Empty vessels: There are more meaningful ways of showing appreciation
Modi must bolster nation's healthcare apparatus, safety of medical personnel should be priority
- Published 25.03.20, 12:07 AM
- Updated 25.03.20, 12:07 AM
- a min read
Morale, history has shown, can make a difference to mortality during the time of crisis. Winston Churchill’s “We shall fight on the beaches” speech in the House of Commons electrified Britain during the Second World War, leading to a united effort that stopped the advance of a seemingly invincible enemy which would have culled thousands. The Indian prime minister’s oratory skills may be modest in comparison. But Narendra Modi’s suggestion to citizens in a recent address to express their gratitude to those on the front line of India’s battle against the coronavirus in a rather novel way certainly struck a chord. India erupted, as Mr Modi had requested, with the cacophony of clanging pots and pans on the evening of March 22 to salute the courage and contribution of doctors and other staff integral to the healthcare system in the time of a pandemic.
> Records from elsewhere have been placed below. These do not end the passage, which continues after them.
`config.mk`:
```
export PLATFORM = sky130hd
export DESIGN_NAME = mem_wb_register
export DESIGN_NICKNAME = d
export VERILOG_FILES = /design/src/common/definitions.sv /design/src/common/pipeline_pkg.sv /design/src/source/mem_wb_register.sv
export SDC_FILE = /design/constraint.sdc
export NUM_CORES = 1
export LEC_CHECK = 0
export BUFFER_PORTS_ARGS = -buffer_cell sky130_fd_sc_hd__clkbuf_2
export CAP_MARGIN = 20
export CORE_MARGIN = 3
export CORE_UTILIZATION = 41
export DETAILED_ROUTE_END_ITERATION = 10
export GPL_ROUTABILITY_DRIVEN = 0
export GPL_TIMING_DRIVEN = 0
export PLACE_DENSITY_LB_ADDON = 0.08
export SETUP_SLACK_MARGIN = 0.5
export SYNTH_ARGS = -nofsm -noshare
export SYNTH_HDL_FRONTEND = slang
export SYNTH_SLANG_ARGS = --single-unit
```
`constraint.sdc`:
```
create_clock -name clk -period 1.6 [get_ports clk]
set_input_delay 0.08 -clock clk [delete_from_list [all_inputs] [get_ports clk]]
set_output_delay 0.08 -clock clk [all_outputs]
set_load 0.05 [all_outputs]
```
[src/common/definitions.sv]
package definitions;

    // architectural register index, x0..x31
    typedef logic [4:0] regName_t;

    // native data word of the integer pipeline
    typedef logic [31:0] word_t;

    // byte address as produced by the ALU
    typedef logic [31:0] addr_t;

    // hardwired zero register
    localparam regName_t zero = 5'd0;

endpackage

[src/source/register_file.sv]
`timescale 1ns/100ps

module register_file
    import definitions::*;
(
    input  logic     clk,
    input  logic     rstN,
    input  logic     rf_we,
    input  regName_t rf_waddr,
    input  word_t    rf_wdata,
    input  regName_t dbg_addr,
    output word_t    dbg_data
);

    // no storage behind x0
    word_t regs [1:31];

    always_ff @(posedge clk or negedge rstN) begin
        if (!rstN) begin
            for (int i = 1; i < 32; i++) begin
                regs[i] <= '0;
            end
        end else if (rf_we && (rf_waddr != zero)) begin
            regs[rf_waddr] <= rf_wdata;
        end
    end

    // combinational read, x0 reads zero
    assign dbg_data = (dbg_addr == zero) ? '0 : regs[dbg_addr];

endmodule

[config.mk]
export PLATFORM = sky130hd
export DESIGN_NAME = register_file
export DESIGN_NICKNAME = d
export VERILOG_FILES = /design/src/common/definitions.sv /design/src/source/register_file.sv
export SDC_FILE = /design/constraint.sdc
export NUM_CORES = 1
export LEC_CHECK = 0
export BUFFER_PORTS_ARGS = -buffer_cell sky130_fd_sc_hd__buf_2
export CORE_MARGIN = 2
export CORE_UTILIZATION = 39
export DETAILED_ROUTE_END_ITERATION = 8
export GPL_TIMING_DRIVEN = 0
export PLACE_DENSITY = 0.53
export SETUP_SLACK_MARGIN = 0.1
export SLEW_MARGIN = 15
export SYNTH_ARGS = -nofsm -noshare
export SYNTH_HDL_FRONTEND = slang
export SYNTH_SLANG_ARGS = --single-unit
[constraint.sdc]
create_clock -name clk -period 1.7 [get_ports clk]
set_clock_uncertainty 0.05 [all_clocks]
set_input_delay 0 -clock clk [delete_from_list [all_inputs] [get_ports clk]]
set_output_delay 0 -clock clk [all_outputs]
set_load 0.01 [all_outputs]
$ cat src/common/definitions.sv
package definitions;

    // architectural register index, x0..x31
    typedef logic [4:0] regName_t;

    // native data word of the integer pipeline
    typedef logic [31:0] word_t;

    // byte address as produced by the ALU
    typedef logic [31:0] addr_t;

    // hardwired zero register
    localparam regName_t zero = 5'd0;

endpackage

$ cat src/common/pipeline_pkg.sv
package pipeline_pkg;

    import definitions::*;

    // execute stage result handed to the memory stage
    typedef struct packed {
        logic     valid;
        logic     reg_write;
        logic     mem_to_reg;
        logic     mem_read;
        logic     mem_write;
        // ALU result, or the byte address for loads and stores
        word_t    alu_out;
        word_t    store_data;
        regName_t rd;
    } ex_mem_t;

    // payload crossing the MEM/WB boundary
    typedef struct packed {
        logic     reg_write;
        logic     mem_to_reg;
        word_t    read_data;
        word_t    alu_out;
        regName_t rd;
    } mem_wb_t;

    // command held stable while a data memory request is up
    typedef struct packed {
        logic  write;
        addr_t addr;
        word_t wdata;
    } dmem_req_t;

    // one retired instruction, as seen at the top level
    typedef struct packed {
        logic     valid;
        regName_t rd;
        word_t    data;
    } commit_t;

endpackage
### config.mk
export PLATFORM = sky130hd
export DESIGN_NAME = channel_top
export DESIGN_NICKNAME = d
export VERILOG_FILES = /design/src/common/pixel_pkg.sv /design/src/hw/sar_logic.sv /design/src/hw/csa_reset_timer.sv /design/src/hw/event_builder.sv /design/src/hw/channel_ctrl.sv /design/src/local_fifo/local_fifo.sv /design/src/hw/channel_top.sv
export SDC_FILE = /design/constraint.sdc
export NUM_CORES = 1
export LEC_CHECK = 0
export BUFFER_PORTS_ARGS = -buffer_cell sky130_fd_sc_hd__buf_4
export CAP_MARGIN = 10
export CORE_MARGIN = 5
export CORE_UTILIZATION = 60
export CTS_CLUSTER_DIAMETER = 60
export CTS_CLUSTER_SIZE = 20
export DETAILED_ROUTE_END_ITERATION = 8
export HOLD_SLACK_MARGIN = 0.15
export PLACE_DENSITY = 0.82
export SETUP_SLACK_MARGIN = 0.05
export SYNTH_ARGS = -nofsm -noshare
export SYNTH_HDL_FRONTEND = slang
export SYNTH_SLANG_ARGS = --single-unit
### constraint.sdc
create_clock -name clk -period 14.7 [get_ports clk]
set_input_delay 0.735 -clock clk [delete_from_list [all_inputs] [get_ports clk]]
set_output_delay 0.735 -clock clk [all_outputs]
set_load 0.05 [all_outputs]
### src/common/pixel_pkg.sv
`default_nettype none

package pixel_pkg;

    ////////////////////
    // data widths
    ////////////////////
    typedef logic [7:0]  adc_word_t;        // adc code or dac control word
    typedef logic [62:0] event_t;           // one packed channel event
    typedef logic [7:0]  chip_id_t;
    typedef logic [5:0]  channel_id_t;
    typedef logic [31:0] timestamp_t;       // low 28 bits go into the event
    typedef logic [1:0]  trigger_type_t;
    typedef logic [7:0]  count8_t;          // burst count and reset length
    typedef logic [15:0] hold_delay_t;      // sampling time in cycles

    localparam trigger_type_t TRIG_NATURAL  = 2'd0;
    localparam trigger_type_t TRIG_EXTERNAL = 2'd1;

    localparam adc_word_t SAR_START = 8'h80;    // msb is tested first

    ////////////////////
    // event field layout
    ////////////////////
    localparam int PKT_TYPE_LO    = 0;
    localparam int PKT_TYPE_HI    = 1;
    localparam int CHIP_ID_LO     = 2;
    localparam int CHIP_ID_HI     = 9;
    localparam int CHANNEL_ID_LO  = 10;
    localparam int CHANNEL_ID_HI  = 15;
    localparam int TS_LO          = 16;
    localparam int TS_HI          = 43;
    localparam int ADC_LO         = 48;
    localparam int ADC_HI         = 55;
    localparam int TRIG_LO        = 56;
    localparam int TRIG_HI        = 57;
    localparam int DOWNSTREAM_BIT = 62;     // flags the packet as going downstream

    localparam logic [1:0] PKT_DATA = 2'b01;    // data packet

endpackage

`default_nettype wire

### src/hw/sar_logic.sv
`timescale 1ns/100ps
`default_nettype none

module sar_logic (
    input  logic                 clk,
    input  logic                 reset_n,
    input  logic                 sar_start,      // load mask, clear code
    input  logic                 sar_step,       // decide one bit
    input  logic                 sar_capture,    // publish the finished code
    input  logic                 readout_mode,
    input  logic                 comp,           // high keeps the tested bit
    output pixel_pkg::adc_word_t adc_word,
    output pixel_pkg::adc_word_t dac_word
);

    import pixel_pkg::*;

    adc_word_t sar_mask;    // bit under test
    adc_word_t sar_code;    // working code of the binary search

    always_ff @(posedge clk or negedge reset_n) begin
        if (!reset_n) begin
            sar_mask <= SAR_START;
            sar_code <= '0;
            adc_word <= '0;
        end else begin
            if (sar_start) begin
                sar_mask <= SAR_START;
                sar_code <= '0;
            end else if (sar_step) begin
                if (comp)
                    sar_code <= sar_code | sar_mask;
                sar_mask <= sar_mask >> 1;
            end
            if (sar_capture)
                adc_word <= sar_code;
        end
    end

    // park the dac at midscale while reading out
    assign dac_word = readout_mode ? SAR_START : (sar_code | sar_mask);

endmodule

`default_nettype wire

### src/hw/csa_reset_timer.sv
`timescale 1ns/100ps
`default_nettype none

module csa_reset_timer (
    input  logic               clk,
    input  logic               reset_n,
    input  logic               reset_start,
    input  pixel_pkg::count8_t reset_length,    // zero acts as one
    output logic               csa_reset,
    output logic               reset_busy
);

    import pixel_pkg::*;

    count8_t remain;    // cycles left after the current one

    always_ff @(posedge clk or negedge reset_n) begin
        if (!reset_n) begin
            remain    <= '0;
            csa_reset <= 1'b0;
        end else if (reset_start) begin
            remain    <= (reset_length == 8'd0) ? 8'd0 : reset_length - 8'd1;
            csa_reset <= 1'b1;
        end else if (remain != 8'd0) begin
            remain    <= remain - 8'd1;
        end else begin
            csa_reset <= 1'b0;
        end
    end

    // covers the cycle before csa_reset rises
    assign reset_busy = csa_reset | reset_start;

endmodule

`default_nettype wire

### src/hw/event_builder.sv
`timescale 1ns/100ps
`default_nettype none

module event_builder (
    input  logic                     clk,
    input  logic                     reset_n,
    input  logic                     latch_time,     // start of conversion
    input  logic                     build_event,
    input  pixel_pkg::chip_id_t      chip_id,
    input  pixel_pkg::channel_id_t   channel_id,
    input  pixel_pkg::timestamp_t    timestamp_32b,
    input  pixel_pkg::adc_word_t     adc_word,
    input  pixel_pkg::trigger_type_t trigger_type,
    output pixel_pkg::event_t        event_word
);

    import pixel_pkg::*;

    logic [TS_HI-TS_LO:0] ts_latched;       // low 28 bits of the time stamp
    trigger_type_t        trig_latched;

    always_ff @(posedge clk or negedge reset_n) begin
        if (!reset_n) begin
            ts_latched   <= '0;
            trig_latched <= TRIG_NATURAL;
        end else if (latch_time) begin
            ts_latched   <= timestamp_32b[TS_HI-TS_LO:0];
            trig_latched <= trigger_type;
        end
    end

    always_ff @(posedge clk or negedge reset_n) begin
        if (!reset_n) begin
            event_word <= '0;
        end else if (build_event) begin
            event_word                            <= '0;    // spare bits read zero
            event_word[PKT_TYPE_HI:PKT_TYPE_LO]   <= PKT_DATA;
            event_word[CHIP_ID_HI:CHIP_ID_LO]     <= chip_id;
            event_word[CHANNEL_ID_HI:CHANNEL_ID_LO] <= channel_id;
            event_word[TS_HI:TS_LO]               <= ts_latched;
            event_word[ADC_HI:ADC_LO]             <= adc_word;
            event_word[TRIG_HI:TRIG_LO]           <= trig_latched;
            event_word[DOWNSTREAM_BIT]            <= 1'b1;
        end
    end

endmodule

`default_nettype wire

### src/hw/channel_ctrl.sv
`timescale 1ns/100ps
`default_nettype none

module channel_ctrl (
    input  logic                      clk,
    input  logic                      reset_n,
    input  logic                      hit,
    input  logic                      external_trigger,
    input  logic                      channel_mask,
    input  logic                      external_trigger_mask,
    input  pixel_pkg::count8_t        adc_burst,
    input  pixel_pkg::hold_delay_t    adc_hold_delay,
    input  pixel_pkg::adc_word_t      digital_threshold,
    input  pixel_pkg::adc_word_t      adc_word,
    input  logic                      reset_busy,         // csa still in reset
    input  logic                      local_fifo_full,
    output logic                      triggered_natural,
    output pixel_pkg::trigger_type_t  trigger_type,       // held for the whole burst
    output logic                      sample,
    output logic                      strobe,
    output logic                      sar_start,
    output logic                      sar_step,
    output logic                      sar_capture,
    output logic                      readout_mode,
    output logic                      latch_time,
    output logic                      build_event,
    output logic                      fifo_write,
    output logic                      reset_start
);

    import pixel_pkg::*;

    typedef enum logic [2:0] {
        IDLE,
        SAMPLE,
        RESET_CSA,
        CONVERT,
        SAR_DONE,
        REQUEST_READOUT,
        TRANSFER
    } state_t;

    state_t        state;
    state_t        next_state;
    logic          triggered_external;
    logic          triggered_channel;
    trigger_type_t trigger_code;
    hold_delay_t   hold_cnt;            // cycles spent sampling
    logic [2:0]    sar_cnt;             // one count per sar bit
    count8_t       burst_cnt;           // conversions done for this trigger
    logic          last_conv;

    ////////////////////
    // trigger qualification
    ////////////////////
    always_comb begin
        triggered_natural  = hit & ~channel_mask;
        triggered_external = external_trigger & ~external_trigger_mask;
        triggered_channel  = triggered_natural | triggered_external;
        if (triggered_external && !triggered_natural)
            trigger_code = TRIG_EXTERNAL;
        else
            trigger_code = TRIG_NATURAL;
    end

    // zero burst still means one conversion
    assign last_conv = (adc_burst == 8'd0) || (burst_cnt == adc_burst - 8'd1);

    ////////////////////
    // state machine
    ////////////////////
    always_comb begin
        next_state = state;
        case (state)
            IDLE:            if (triggered_channel && !reset_busy) next_state = SAMPLE;
            SAMPLE:          if (hold_cnt >= adc_hold_delay) next_state = RESET_CSA;
            RESET_CSA:       next_state = CONVERT;
            CONVERT:         if (sar_cnt == 3'd7) next_state = SAR_DONE;
            SAR_DONE:        next_state = REQUEST_READOUT;
            REQUEST_READOUT: if (!local_fifo_full) next_state = TRANSFER;  // wait for room
            TRANSFER:        next_state = last_conv ? IDLE : SAMPLE;
            default:         next_state = IDLE;
        endcase
    end

    always_ff @(posedge clk or negedge reset_n) begin
        if (!reset_n) begin
            state        <= IDLE;
            hold_cnt     <= '0;
            sar_cnt      <= '0;
            burst_cnt    <= '0;
            trigger_type <= TRIG_NATURAL;
            sample       <= 1'b1;       // track the csa while idle
            strobe       <= 1'b0;
            readout_mode <= 1'b0;
        end else begin
            state        <= next_state;
            hold_cnt     <= (state == SAMPLE) ? hold_cnt + 16'd1 : 16'd0;
            sar_cnt      <= (state == CONVERT) ? sar_cnt + 3'd1 : 3'd0;
            if (state == IDLE) begin
                burst_cnt <= '0;
                if (triggered_channel && !reset_busy)
                    trigger_type <= trigger_code;
            end else if (state == TRANSFER) begin
                burst_cnt <= burst_cnt + 8'd1;
            end
            // levels follow the state being entered
            sample       <= next_state inside {IDLE, SAMPLE, SAR_DONE, REQUEST_READOUT,
                                               TRANSFER};
            strobe       <= (next_state == CONVERT);
            readout_mode <= next_state inside {REQUEST_READOUT, TRANSFER};
        end
    end

    ////////////////////
    // datapath strobes
    ////////////////////
    assign sar_start   = (state == RESET_CSA);
    assign latch_time  = (state == RESET_CSA);
    assign sar_step    = (state == CONVERT);
    assign sar_capture = (state == SAR_DONE);
    assign build_event = (state == REQUEST_READOUT) && !local_fifo_full;
    assign fifo_write  = (state == TRANSFER) && (adc_word >= digital_threshold);
    assign reset_start = (state == TRANSFER) && last_conv;    // end of burst

endmodule

`default_nettype wire

### src/local_fifo/local_fifo.sv
`timescale 1ns/100ps
`default_nettype none

module local_fifo #(
    parameter int unsigned LOCAL_FIFO_DEPTH = 8     // power of two, 4 or more
) (
    input  logic              clk,
    input  logic              reset_n,
    input  pixel_pkg::event_t data_in,
    input  logic              write_n,      // low pushes data_in
    input  logic              read_n,       // low pops the oldest entry
    output pixel_pkg::event_t data_out,
    output logic              fifo_full,
    output logic              fifo_empty
);

    import pixel_pkg::*;

    localparam int ADDR_W = $clog2(LOCAL_FIFO_DEPTH);
    localparam logic [ADDR_W:0] FULL_COUNT = (ADDR_W + 1)'(LOCAL_FIFO_DEPTH);

    event_t            mem [LOCAL_FIFO_DEPTH];
    logic [ADDR_W-1:0] wr_ptr;      // wraps on its own
    logic [ADDR_W-1:0] rd_ptr;
    logic [ADDR_W:0]   count;       // entries held
    logic              do_write;
    logic              do_read;

    assign fifo_full  = (count == FULL_COUNT);
    assign fifo_empty = (count == '0);
    assign do_write   = !write_n && !fifo_full;     // drop writes when full
    assign do_read    = !read_n && !fifo_empty;
    assign data_out   = mem[rd_ptr];                // oldest entry always shown

    always_ff @(posedge clk) begin
        if (do_write)
            mem[wr_ptr] <= data_in;
    end

    always_ff @(posedge clk or negedge reset_n) begin
        if (!reset_n) begin
            wr_ptr <= '0;
            rd_ptr <= '0;
            count  <= '0;
        end else begin
            if (do_write)
                wr_ptr <= wr_ptr + 1'b1;
            if (do_read)
                rd_ptr <= rd_ptr + 1'b1;
            case ({do_write, do_read})
                2'b10:   count <= count + 1'b1;
                2'b01:   count <= count - 1'b1;
                default: count <= count;
            endcase
        end
    end

endmodule

`default_nettype wire

### src/hw/channel_top.sv
`timescale 1ns/100ps
`default_nettype none

module channel_top #(
    parameter int unsigned LOCAL_FIFO_DEPTH = 8
) (
    input  logic                    clk,
    input  logic                    reset_n,
    input  logic                    hit,                    // discriminator fired
    input  logic                    external_trigger,
    input  logic                    channel_mask,           // high masks the hit
    input  logic                    external_trigger_mask,
    input  pixel_pkg::chip_id_t     chip_id,
    input  pixel_pkg::channel_id_t  channel_id,
    input  pixel_pkg::timestamp_t   timestamp_32b,
    input  pixel_pkg::count8_t      adc_burst,              // conversions per trigger
    input  pixel_pkg::count8_t      reset_length,           // csa reset cycles
    input  pixel_pkg::hold_delay_t  adc_hold_delay,
    input  pixel_pkg::adc_word_t    digital_threshold,      // lowest code written
    input  logic                    comp,                   // sar comparator
    input  logic                    read_local_fifo_n,      // low pops one event
    output pixel_pkg::event_t       channel_event,
    output pixel_pkg::adc_word_t    dac_word,
    output logic                    fifo_empty,
    output logic                    triggered_natural,
    output logic                    csa_reset,
    output logic                    sample,
    output logic                    strobe
);

    import pixel_pkg::*;

    trigger_type_t trigger_type;
    adc_word_t     adc_word;
    event_t        event_word;
    logic          sar_start;
    logic          sar_step;
    logic          sar_capture;
    logic          readout_mode;
    logic          latch_time;
    logic          build_event;
    logic          fifo_write;
    logic          reset_start;
    logic          reset_busy;
    logic          local_fifo_full;

    channel_ctrl u_ctrl (
        .clk                   (clk),
        .reset_n               (reset_n),
        .hit                   (hit),
        .external_trigger      (external_trigger),
        .channel_mask          (channel_mask),
        .external_trigger_mask (external_trigger_mask),
        .adc_burst             (adc_burst),
        .adc_hold_delay        (adc_hold_delay),
        .digital_threshold     (digital_threshold),
        .adc_word              (adc_word),
        .reset_busy            (reset_busy),
        .local_fifo_full       (local_fifo_full),
        .triggered_natural     (triggered_natural),
        .trigger_type          (trigger_type),
        .sample                (sample),
        .strobe                (strobe),
        .sar_start             (sar_start),
        .sar_step              (sar_step),
        .sar_capture           (sar_capture),
        .readout_mode          (readout_mode),
        .latch_time            (latch_time),
        .build_event           (build_event),
        .fifo_write            (fifo_write),
        .reset_start           (reset_start)
    );

    sar_logic u_sar (
        .clk          (clk),
        .reset_n      (reset_n),
        .sar_start    (sar_start),
        .sar_step     (sar_step),
        .sar_capture  (sar_capture),
        .readout_mode (readout_mode),
        .comp         (comp),
        .adc_word     (adc_word),
        .dac_word     (dac_word)
    );

    csa_reset_timer u_reset_timer (
        .clk          (clk),
        .reset_n      (reset_n),
        .reset_start  (reset_start),
        .reset_length (reset_length),
        .csa_reset    (csa_reset),
        .reset_busy   (reset_busy)
    );

    event_builder u_event (
        .clk           (clk),
        .reset_n       (reset_n),
        .latch_time    (latch_time),
        .build_event   (build_event),
        .chip_id       (chip_id),
        .channel_id    (channel_id),
        .timestamp_32b (timestamp_32b),
        .adc_word      (adc_word),
        .trigger_type  (trigger_type),
        .event_word    (event_word)
    );

    local_fifo #(
        .LOCAL_FIFO_DEPTH (LOCAL_FIFO_DEPTH)
    ) u_local_fifo (
        .clk        (clk),
        .reset_n    (reset_n),
        .data_in    (event_word),
        .write_n    (~fifo_write),          // fifo write is active low
        .read_n     (read_local_fifo_n),
        .data_out   (channel_event),
        .fifo_full  (local_fifo_full),
        .fifo_empty (fifo_empty)
    );

endmodule

`default_nettype wire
There are, arguably, more meaningful ways of expressing appreciation to the warriors rendering essential services in this difficult hour. The safety of the personnel should be accorded the utmost priority. Unfortunately, there is evidence to suggest that Mr Modi and his government have performed quite poorly in this crucial aspect. There is an acute shortage of protection equipment for medical teams that are fighting the condition. Astoundingly, the Centre had permitted the export of surgical masks and ventilators even though the World Health Organization had directed nations afflicted with Covid-19 to stock up on these essential resources. There is also a critical shortage of testing kits: the West Bengal chief minister is on record that the state has only 40 testing kits. These gaps — did Mr Modi underestimate the scale of the crisis? — have been compounded by irresponsible public behaviour. In many places, processions had been taken out in public in response to Mr Modi’s appeal for a ‘Janata Curfew’, aggravating the risk of infection. India would survive this challenge but it is likely that the costs — economic and human — would be quite high. This is reason enough for Mr Modi to bolster the nation’s healthcare apparatus on a war footing. That would be a much better way of acknowledging the work and sacrifices of this constituency.